Reputation: 4357
I am trying to get a rolling mean of the past x values. By looking at the documentation it seems that the rolling method includes the last value.
The above behavior can be seen in the following example from the documentation:
In [51]: ser = pd.Series(np.random.randn(10), index=pd.date_range('1/1/2000', periods=10))

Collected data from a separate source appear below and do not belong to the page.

Context: an optimization exercise on an open-source flow, tuned for small area and few clock cycles per item. The choices shown serve that exercise and are no tape-out recipe. The RTL was checked by simulation tests, not by an equivalence proof against the original design.

## flow/design.v (module list and top-level ports; edited modules follow where they fit)
// module fp_round_rne: 40 lines
// module fp_mul_pipe: 1048 lines
// module fp_mul_fa: 5 lines
// module fp_mul_ha: 4 lines
// module fp_mul_add: 235 lines
module fp_mul_pipe #(
  parameter int EXP_W = 8,
  parameter int MAN_W = 23,
  parameter int TAG_W = 4
) (
  input  logic                           clk,
  input  logic                           rst_n,
  input  logic                           in_valid,
  output logic                           in_ready,
  input  logic [EXP_W+MAN_W:0]           in_a,
  input  logic [EXP_W+MAN_W:0]           in_b,
  input  logic [TAG_W-1:0]               in_tag,
  output logic                           out_valid,
  input  logic                           out_ready,
  output logic [EXP_W+MAN_W:0]           out_y,
  output logic [TAG_W-1:0]               out_tag,
  output logic [3:0]                     out_flags
);
  // ...
==> flow/flow/run.sh <==
#!/bin/bash
# Own flow: the standard layout (standard.sh, which runs the standard
# synthesis unchanged and ORFS from floorplan to finish), except that the
# input and output ports are buffered with the smallest buffer cell
# (sky130_fd_sc_hd__buf_1) instead of the cell buffer_ports picks by default.
# Repair may still resize these buffers where timing or slew needs it.
set -euo pipefail
export BUFFER_PORTS_ARGS="-buffer_cell sky130_fd_sc_hd__buf_1"
bash standard.sh finish > standard_flow.log 2>&1
==> flow/standard.sh <==
#!/bin/bash
# synth_recipe.tcl (not shown) runs the flow's synth.tcl, then flattens the netlist and writes it again
# the make line also repeats each setting of config.mk as NAME=value (left out here)
make -C /OpenROAD-flow-scripts/flow DESIGN_CONFIG=/design/flow/config.mk WORK_HOME=/design/flow/orfs CLKGATE_MAP_FILE= SYNTH_SCRIPT=/design/flow/synth_recipe.tcl "${@:-finish}"
==> flow/config.mk <==
export PLATFORM = sky130hd
export DESIGN_NAME = fp_mul_pipe
export DESIGN_NICKNAME = fp_mul_pipe
export VERILOG_FILES = /design/flow/design.v
export SDC_FILE = /design/flow/constraint.sdc
export NUM_CORES = 4
export LEC_CHECK = 0
export ABC_AREA = 1
export CAP_MARGIN = 20
export CORE_MARGIN = 2
export CORE_UTILIZATION = 30
export SLEW_MARGIN = 20
export SYNTH_HIERARCHICAL = 1
==> flow/constraint.sdc <==
create_clock -name core_clock -period 7.5 [get_ports {clk}]
set_input_delay 1.5000 -clock core_clock [delete_from_list [all_inputs] [get_ports {clk}]]
set_output_delay 1.5000 -clock core_clock [all_outputs]
set_load 0.01 [all_outputs]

In [52]: ser.rolling(window=5, win_type='triang').mean()
Out[52]:
2000-01-01 NaN
2000-01-02 NaN
2000-01-03 NaN
2000-01-04 NaN
2000-01-05 -1.037870
2000-01-06 -0.767705
2000-01-07 -0.383197
2000-01-08 -0.395513
2000-01-09 -0.558440
2000-01-10 -0.672416
Freq: D, dtype: float64
In my specific case, using 5 for the window would take the mean from 2000-01-01 to 2000-01-05 and display it on 2000-01-06.
Below is a more representative example:
Team 1994 1995 1996 1997 1998 1999
Team 1 4 1 4 10 2 1
Team 2 2 5 1 2 1 4
Team 3 4 1 7 3 9 4
Taking the rolling mean for the past 3 seasons would like this:
Team 1994 1995 1996 1997 1998 1999
Team 1 Nan Nan Nan 3.00 5.00 5.33
Team 2 Nan Nan Nan 2.67 2.67 1.33
Team 3 Nan Nan Nan 4.00 3.67 6.33
Upvotes: 4
Views: 5506
Reputation: 294586
If I understand you correctly, then:
ser.rolling(window=5, win_type='triang').mean().shift()
Should do it.
Per your comprehensive example
text = """Team 1994 1995 1996 1997 1998 1999
Team 1 4 1 4 10 2 1
Team 2 2 5 1 2 1 4
Team 3 4 1 7 3 9 4"""
df = pd.read_csv(StringIO(text), delimiter='\s{2,}', engine='python', index_col=0)
print df.T.rolling(3).mean().shift().T
1994 1995 1996 1997 1998 1999
Team
Team 1 NaN NaN NaN 3.000000 5.000000 5.333333
Team 2 NaN NaN NaN 2.666667 2.666667 1.333333
Team 3 NaN NaN NaN 4.000000 3.666667 6.333333
Upvotes: 5